**TASK STATEMENT**
Report each line from the records where the string "slot" turns up.

**WORKING DATA**
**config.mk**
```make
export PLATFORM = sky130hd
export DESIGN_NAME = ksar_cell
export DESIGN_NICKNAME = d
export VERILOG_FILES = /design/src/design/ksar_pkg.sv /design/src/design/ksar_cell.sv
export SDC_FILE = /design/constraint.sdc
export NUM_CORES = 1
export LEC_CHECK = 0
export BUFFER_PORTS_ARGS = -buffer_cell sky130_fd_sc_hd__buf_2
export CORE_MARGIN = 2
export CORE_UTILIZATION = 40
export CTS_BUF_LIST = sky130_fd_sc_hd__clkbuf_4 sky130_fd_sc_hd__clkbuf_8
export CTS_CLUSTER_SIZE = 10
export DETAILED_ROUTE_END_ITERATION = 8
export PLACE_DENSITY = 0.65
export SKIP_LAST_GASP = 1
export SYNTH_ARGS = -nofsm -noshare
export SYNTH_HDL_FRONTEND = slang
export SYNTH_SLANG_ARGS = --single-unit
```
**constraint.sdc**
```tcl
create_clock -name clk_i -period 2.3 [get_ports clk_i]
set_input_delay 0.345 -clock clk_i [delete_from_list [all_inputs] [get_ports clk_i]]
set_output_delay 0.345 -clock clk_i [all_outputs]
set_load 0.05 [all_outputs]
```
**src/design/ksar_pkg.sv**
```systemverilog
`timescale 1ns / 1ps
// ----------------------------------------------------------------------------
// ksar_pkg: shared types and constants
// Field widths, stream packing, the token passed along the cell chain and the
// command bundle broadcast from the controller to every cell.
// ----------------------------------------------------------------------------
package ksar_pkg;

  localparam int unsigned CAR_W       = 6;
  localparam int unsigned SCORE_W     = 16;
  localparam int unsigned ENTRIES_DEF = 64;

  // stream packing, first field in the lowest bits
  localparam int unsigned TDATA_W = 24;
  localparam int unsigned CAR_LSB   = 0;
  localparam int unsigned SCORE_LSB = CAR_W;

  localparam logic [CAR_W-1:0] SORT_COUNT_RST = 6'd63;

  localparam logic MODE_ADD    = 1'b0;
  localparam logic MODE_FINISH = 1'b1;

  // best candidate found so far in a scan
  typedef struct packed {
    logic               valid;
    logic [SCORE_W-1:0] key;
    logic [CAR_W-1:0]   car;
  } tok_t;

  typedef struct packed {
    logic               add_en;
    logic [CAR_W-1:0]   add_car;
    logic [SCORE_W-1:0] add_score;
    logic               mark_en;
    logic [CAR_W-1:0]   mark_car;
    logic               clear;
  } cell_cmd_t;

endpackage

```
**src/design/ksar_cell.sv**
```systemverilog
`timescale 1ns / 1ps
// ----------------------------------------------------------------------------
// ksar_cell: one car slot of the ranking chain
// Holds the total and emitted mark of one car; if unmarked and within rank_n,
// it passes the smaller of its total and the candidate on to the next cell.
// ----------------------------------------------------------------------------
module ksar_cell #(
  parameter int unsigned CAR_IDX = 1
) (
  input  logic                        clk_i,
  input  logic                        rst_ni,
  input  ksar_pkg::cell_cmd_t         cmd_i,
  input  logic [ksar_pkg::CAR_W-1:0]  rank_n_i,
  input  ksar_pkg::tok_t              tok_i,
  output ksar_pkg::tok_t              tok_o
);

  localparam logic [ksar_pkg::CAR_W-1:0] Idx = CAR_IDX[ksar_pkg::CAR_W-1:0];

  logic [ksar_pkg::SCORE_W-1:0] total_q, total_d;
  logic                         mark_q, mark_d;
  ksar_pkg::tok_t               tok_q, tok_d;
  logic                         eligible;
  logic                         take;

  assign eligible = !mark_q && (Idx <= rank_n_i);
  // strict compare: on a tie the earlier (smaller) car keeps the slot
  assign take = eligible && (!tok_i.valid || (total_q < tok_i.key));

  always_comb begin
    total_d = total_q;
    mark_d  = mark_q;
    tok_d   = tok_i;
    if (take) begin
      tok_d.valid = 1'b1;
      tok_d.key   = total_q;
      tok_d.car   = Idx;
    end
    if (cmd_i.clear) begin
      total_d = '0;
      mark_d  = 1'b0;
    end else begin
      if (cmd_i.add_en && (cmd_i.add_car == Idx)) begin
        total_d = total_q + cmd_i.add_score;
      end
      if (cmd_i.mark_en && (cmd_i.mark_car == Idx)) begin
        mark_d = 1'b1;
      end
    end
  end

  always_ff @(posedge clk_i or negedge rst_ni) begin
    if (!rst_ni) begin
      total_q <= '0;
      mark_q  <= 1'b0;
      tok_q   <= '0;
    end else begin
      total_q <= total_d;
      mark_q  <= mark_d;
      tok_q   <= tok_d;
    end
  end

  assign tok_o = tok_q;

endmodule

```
* * *
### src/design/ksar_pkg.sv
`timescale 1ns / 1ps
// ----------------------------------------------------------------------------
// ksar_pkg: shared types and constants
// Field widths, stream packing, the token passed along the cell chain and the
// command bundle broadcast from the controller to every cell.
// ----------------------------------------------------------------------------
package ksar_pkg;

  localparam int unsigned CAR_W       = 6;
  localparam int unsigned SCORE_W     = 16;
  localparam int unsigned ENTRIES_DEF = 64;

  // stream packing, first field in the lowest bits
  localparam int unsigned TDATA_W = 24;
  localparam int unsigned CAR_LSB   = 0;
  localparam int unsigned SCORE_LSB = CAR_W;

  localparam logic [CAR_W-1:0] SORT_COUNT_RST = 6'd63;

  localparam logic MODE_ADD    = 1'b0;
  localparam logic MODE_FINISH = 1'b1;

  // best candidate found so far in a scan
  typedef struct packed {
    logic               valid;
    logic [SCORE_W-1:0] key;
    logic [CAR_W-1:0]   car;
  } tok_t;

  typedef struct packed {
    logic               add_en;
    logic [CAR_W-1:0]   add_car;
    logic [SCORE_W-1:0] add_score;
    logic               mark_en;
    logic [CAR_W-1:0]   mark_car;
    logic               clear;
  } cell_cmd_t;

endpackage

**ANSWER SECTION**
// ksar_cell: one car slot of the ranking chain
  // strict compare: on a tie the earlier (smaller) car keeps the slot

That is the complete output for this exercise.